Hello darkness my old friend

It is unbelievable to me how easy it is to fall back into old familiar habits, frighteningly easy. And yet here I sit, knife in hand, and covered in blood. My poor ol’ keyboard is hating me at the moment. Nothing I won’t live through, though.

I remember what they said when they released me from the mental hospital, they told me “you’ll never be able to hold down a job and you’ll never be able to hold a relationship together.” I was pretty pissed to say the least. I knew in my heart that the doctors were wrong and that I was better than that.

But there comes a time in a person’s life when they have to admit that maybe the experts might have had a point. I am toeing that line in the sand at this very second as I write this, and I’m thinking that crossing it is going to suck. Hard.

My brain is perfectly rational at the moment, it’s telling me the usual things: “it wasn’t your fault, these things happen, she just didn’t feel the same way about you”, all the rationalizations that you tell yourself when a girl dumps you. But my heart just ain’t buying it and so we have the finished result, me, shirtless, bleeding and more than just a little drunk.

The drunk part is why I’m whining on a lesbian blog. The bleeding part is because I have a long love affair with sharp pointy things. And the shirtless part is because, well, I’ve got tattoos everywhere else so my poor ol’ beer gut has become a cutting board.

Thank you for listening, I’m off to guzzle the gin.

Share

Are you going to be OK?

If you need to talk, email me offline… Seriously, I am a bit worried about you!

CJ

by Fiesty Charlie on June 25th, 2008 at 12:41 AM

Moe,

I understand where you’re coming from. I understand the siren’s call of cutting. I know the all-too-familiar allure of emotional darkness.

But no matter what any psychiatrist tells you, this is not your destiny. Even now, there is hope. I do not say that lightly. And I’m not promising a lifetime of emotionally sunny days. But I can tell you from my own personal experience, as someone who has been through decades of hell, there is a way out. And you are not alone.

Many thousands of us have been where you are. And many of us crawled and scraped our way out of that same hell. Keep reaching out to those of us who have been there. Find SI support groups, preferably in person, but online can help, too. Together, we can find the wisdom and courage to face down our demons.

Here are some resources that I list on my own website.

Self Injury Support http://www.sisupport.org/
Positive and productive self-injury support site providing alternatives to self-injury, referrals, support groups, affirmations and interactive opportunities.

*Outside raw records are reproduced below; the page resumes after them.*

==> inputs of trial 22 <==
==> flow/design.v <==
module maindec(
	input	[ 5:0]	op,
	output			memtoreg, memwrite, branch, alusrc, regdst, regwrite, jump,
	output	[ 1:0]	aluop,
	output			mulORreg, pcORreg, hilo, dstOR31, jr, wehi, welo,
	input [5:0] funct);
	reg 	[ 15:0]	controls;
	assign {regwrite, regdst, alusrc, branch, memwrite, memtoreg, jump, aluop, 
				mulORreg, pcORreg, hilo, dstOR31, jr, wehi, welo} = controls;
	always @(*)
		case(op)
			6'b000000: begin
						  case(funct)
								6'b011001: controls <= 16'b0000000000000011;  
								6'b010010: controls <= 16'b1100000001010000;  
								6'b010000: controls <= 16'b1100000001000000;  
								6'b001000: controls <= 16'b0000000000000100;  
								default:	controls <=   16'b1100000100000000;    
						  endcase
						  end
			6'b100011: controls <= 16'b1010010000000000;  
			6'b101011: controls <= 16'b0010100000000000;  
			6'b000100: controls <= 16'b0001000010000000;  
			6'b001000: controls <= 16'b1010000000000000;  
			6'b000010: controls <= 16'b0000001000000000;  
			6'b000011: controls <= 16'b1000001000101000;  
			default:   controls <= 16'bxxxxxxxxxxxxxxxx;  
		endcase
endmodule
module aludec(
	input		[5:0]	funct,
	input		[1:0]	aluop,
	output reg	[2:0]	alucontrol );
	always @(*)
		case(aluop)
			2'b00: alucontrol <= 3'b010;   
			2'b01: alucontrol <= 3'b110;   
			default: case(funct)           
				6'b100000: alucontrol <= 3'b010;  
				6'b100010: alucontrol <= 3'b110;  
				6'b100100: alucontrol <= 3'b000;  
				6'b100101: alucontrol <= 3'b001;  
				6'b101010: alucontrol <= 3'b111;  
				default:   alucontrol <= 3'bxxx;  
			endcase
		endcase
endmodule
module alu(
	input		[31:0]	a, b, 
	input		[ 2:0]	alucont, 
	output reg	[31:0]	result,
	output			zero );
	wire	[31:0]	b2, sum, slt;
	assign b2 = alucont[2] ? ~b:b; 
	assign sum = a + b2 + alucont[2];
	assign slt = sum[31];
	always@(*)
		case(alucont[1:0])
			2'b00: result <= a & b;
			2'b01: result <= a | b;
			2'b10: result <= sum;
			2'b11: result <= slt;
		endcase
	assign zero = (result == 32'b0);
endmodule
module multiplier(
   input [31:0] a, b,
	output [63:0] c);
	assign c = a * b;
endmodule
module adder(
	input	[31:0]	a, b,
	output	[31:0]	y );
	assign y = a + b;
endmodule
module sl2(
	input	[31:0]	a,
	output	[31:0]	y );
	assign y = {a[29:0], 2'b00};
endmodule
module signext(
	input	[15:0]	a,
	output	[31:0]	y );
	assign y = {{16{a[15]}}, a};
endmodule
module Dreg(
   input clk, reset, we,
	input [31:0] d,
	output reg [31:0] q
);
	always@(posedge clk, posedge reset)
		if(reset) q <= 32'b0;
		else 
				if(we) q <= d;
				else q <= q;
endmodule
module flopr #(parameter WIDTH = 8) (
	input					clk, reset,
	input		[WIDTH-1:0]	d, 
	output reg	[WIDTH-1:0]	q);
	always @(posedge clk, posedge reset)
		if (reset) q <= 0;
		else       q <= d;
endmodule
module mux2 #(parameter WIDTH = 8) (
	input	[WIDTH-1:0]	d0, d1, 
	input				s, 
	output	[WIDTH-1:0]	y );
	assign y = s ? d1 : d0; 
endmodule
module regfile(	
	input			clk, 
	input			we3, 
	input 	[ 4:0]	ra1, ra2, wa3, 
	input	[31:0] 	wd3, 
	output 	[31:0] 	rd1, rd2,
	input	[ 4:0] 	ra4,
	output 	[31:0] 	rd4);
	reg		[31:0]	rf[31:0];
    always @(posedge clk)
        if (we3)
			if (~ wa3[4])
				rf[{0,wa3[3:0]}] <= wd3;
			else
				rf[{1,wa3[3:0]}] <= wd3;
	assign rd1 = (ra1 != 0) ? rf[ra1[4:0]] : 0;
	assign rd2 = (ra2 != 0) ? rf[ra2[4:0]] : 0;
	assign rd4 = (ra4 != 0) ? rf[ra4[4:0]] : 0;
endmodule
module controller(
	input	[5:0]	op, funct,
	input			zero,
	output			memtoreg, memwrite, pcsrc, alusrc, regdst, regwrite, jump,
	output	[2:0]	alucontrol,
	output			mulORreg, pcORreg, hilo, dstOR31, jr, wehi, welo);
	wire	[1:0]	aluop;
	wire			branch;
	maindec	md(op, memtoreg, memwrite, branch, alusrc, regdst, regwrite, jump, aluop,
					mulORreg, pcORreg, hilo, dstOR31, jr, wehi, welo, funct);
	aludec	ad(funct, aluop, alucontrol);
	assign pcsrc = branch & zero;
endmodule
module datapath(
	input			clk, reset, memtoreg, pcsrc, alusrc, regdst, regwrite, jump,
	input	[2:0]	alucontrol,
	output			zero,
	output	[31:0]	pc,
	input	[31:0]	instr,
	output	[31:0]	aluout, writedata,
	input	[31:0]	readdata,
	input	[ 4:0]	dispSel,
	output	[31:0]	dispDat,
	input mulORreg, pcORreg, hilo, dstOR31, jr, wehi, welo);
	wire [4:0]  writereg, writereg_result;
	wire [31:0] pcnext, pcnextbr, pcplus4, pcbranch, signimm, signimmsh, srca, srcb, memtoreg_result;
	wire[63:0] product;
	wire [31:0] outHi, outLo, outHiLo, mulORreg_result, pcORreg_result, jrmux_result;
	flopr #(32) pcreg(clk, reset, jrmux_result, pc);
	adder       pcadd1(pc, 32'b100, pcplus4);
	sl2         immsh(signimm, signimmsh);
	adder       pcadd2(pcplus4, signimmsh, pcbranch);
	mux2 #(32)  pcbrmux(pcplus4, pcbranch, pcsrc, pcnextbr);
	mux2 #(32)  pcmux(pcnextbr, {pcplus4[31:28], instr[25:0], 2'b00}, jump, pcnext);
	mux2 #(32)  JRmux(pcnext, srca, jr, jrmux_result);
	regfile		rf(clk, regwrite, instr[25:21], instr[20:16], writereg, pcORreg_result, srca, writedata, dispSel, dispDat);
	mux2 #(5)	wrmux(instr[20:16], instr[15:11], regdst, writereg_result);
	mux2 #(5)	dst31Mux(writereg_result, 5'd31, dstOR31, writereg);
	mux2 #(32)	resmux(aluout, readdata, memtoreg, memtoreg_result);
	mux2 #(32) mulregMux(memtoreg_result, outHiLo, mulORreg, mulORreg_result);
	mux2 #(32) PCregMux(mulORreg_result, pcplus4, pcORreg, pcORreg_result);
	signext		se(instr[15:0], signimm);
	mux2 #(32)	srcbmux(writedata, signimm, alusrc, srcb);
	alu			alu(srca, srcb, alucontrol, aluout, zero);
	multiplier mul(srca, srcb, product);
	Dreg dhi(clk, reset, wehi, product[63:32], outHi);
	Dreg dlo(clk, reset, welo, product[31:0], outLo);
	mux2 #(32) HiLomux(outHi, outLo, hilo, outHiLo);
endmodule
module mips(
	input        	clk, reset,
	output	[31:0]	pc,
	input 	[31:0]	instr,
	output			memwrite,
	output	[31:0]	aluout, writedata,
	input 	[31:0]	readdata,
	input	[ 4:0]	dispSel,
	output	[31:0]	dispDat );
	wire 			memtoreg, pcsrc, zero, alusrc, regdst, regwrite, jump;
	wire	[2:0] 	alucontrol;
	wire			mulORreg, pcORreg, hilo, dstOR31, jr, wehi, welo;
	controller c(instr[31:26], instr[5:0], zero,
				memtoreg, memwrite, pcsrc,
				alusrc, regdst, regwrite, jump,
				alucontrol,
				mulORreg, pcORreg, hilo, dstOR31, jr, wehi, welo);
	datapath dp(clk, reset, memtoreg, pcsrc,
				alusrc, regdst, regwrite, jump,
				alucontrol, zero, pc, instr, aluout, 
				writedata, readdata, dispSel, dispDat,
				mulORreg, pcORreg, hilo, dstOR31, jr, wehi, welo);
endmodule
==> flow/run.sh <==
#!/bin/bash
# the make line also repeats each setting of config.mk as NAME=value (left out here)
make -C /OpenROAD-flow-scripts/flow DESIGN_CONFIG=/design/flow/config.mk WORK_HOME=/design/flow/orfs CLKGATE_MAP_FILE= finish
==> flow/config.mk <==
export PLATFORM = sky130hd
export DESIGN_NAME = mips
export DESIGN_NICKNAME = mips
export VERILOG_FILES = /design/flow/design.v
export SDC_FILE = /design/flow/constraint.sdc
export NUM_CORES = 4
export LEC_CHECK = 0
export CAP_MARGIN = 0
export CORE_ASPECT_RATIO = 0.94
export CORE_MARGIN = 2
export CORE_UTILIZATION = 72
export CTS_CLUSTER_DIAMETER = 262
export CTS_CLUSTER_SIZE = 58
export PLACE_DENSITY_LB_ADDON = 0.01
export SLEW_MARGIN = 20
==> flow/constraint.sdc <==
create_clock -name core_clock -period 9.77 [get_ports {clk}]
set_input_delay 1.9540 -clock core_clock [delete_from_list [all_inputs] [get_ports {clk}]]
set_output_delay 1.9540 -clock core_clock [all_outputs]
set_load 0.01 [all_outputs]
==> trial 35: changes against trial 22 <==
==> flow/config.mk (replaced) <==
export PLATFORM = sky130hd
export DESIGN_NAME = mips
export DESIGN_NICKNAME = mips
export VERILOG_FILES = /design/flow/design.v
export SDC_FILE = /design/flow/constraint.sdc
export NUM_CORES = 4
export LEC_CHECK = 0
export CAP_MARGIN = 20
export CORE_MARGIN = 2
export CORE_UTILIZATION = 66
export CTS_CLUSTER_SIZE = 47
export SLEW_MARGIN = 20
==> flow/constraint.sdc (replaced) <==
create_clock -name core_clock -period 6.4 [get_ports {clk}]
set_input_delay 1.2800 -clock core_clock [delete_from_list [all_inputs] [get_ports {clk}]]
set_output_delay 1.2800 -clock core_clock [all_outputs]
set_load 0.01 [all_outputs]
==> trial 79: changes against trial 22 <==
==> flow/config.mk (replaced) <==
export PLATFORM = sky130hd
export DESIGN_NAME = mips
export DESIGN_NICKNAME = mips
export VERILOG_FILES = /design/flow/design.v
export SDC_FILE = /design/flow/constraint.sdc
export NUM_CORES = 4
export LEC_CHECK = 0
export CAP_MARGIN = 20
export CELL_PAD_IN_SITES_DETAIL_PLACEMENT = 2
export CELL_PAD_IN_SITES_GLOBAL_PLACEMENT = 2
export CORE_MARGIN = 2
export CORE_UTILIZATION = 20
export SLEW_MARGIN = 20
==> flow/constraint.sdc (replaced) <==
create_clock -name core_clock -period 12.0 [get_ports {clk}]
set_input_delay 2.4000 -clock core_clock [delete_from_list [all_inputs] [get_ports {clk}]]
set_output_delay 2.4000 -clock core_clock [all_outputs]
set_load 0.01 [all_outputs]
==> summary of the runs <==
- Trial 79 completed without violations. Trial 22 ended with an error in detailed placement (3_5_place_dp). Trial 35 did not get past global routing (5_1_grt).
- In synthesized cell count, trial 79 and trial 22 do not differ.
- In area after synthesis, trial 35 and trial 79 do not differ.
- Die area: trial 22 < trial 35 < trial 79.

Self-Injury: A Struggle http://self-injury.net/
My name is Gabrielle and I am twenty-three years old. I have been hurting myself for over seven years. This website was made to let self-injurers know that they are NOT alone and to help their friends and family.

Pyske.org
Articles, discussion boards, personal stories, pictures, coping tips and poetry dealing with self-injury and suicide. Bookstore with selected books on self-injury.

Moe, you are worth loving. You have a right to be happy. And you are free to email me anytime. I’m listening and I care.

Peace out,
Dharma Kelleher
dharmashanti@gmail.com
http://www.dharmakelleher.com

by Dharma on June 25th, 2008 at 10:39 AM

I hope when you wake up today you’re feeling better and realize that there is someone out there for you and cutting isn’t the answer (I know you know this). Take a shower, go outside and get some sun and put one foot in front of the other. Good luck today.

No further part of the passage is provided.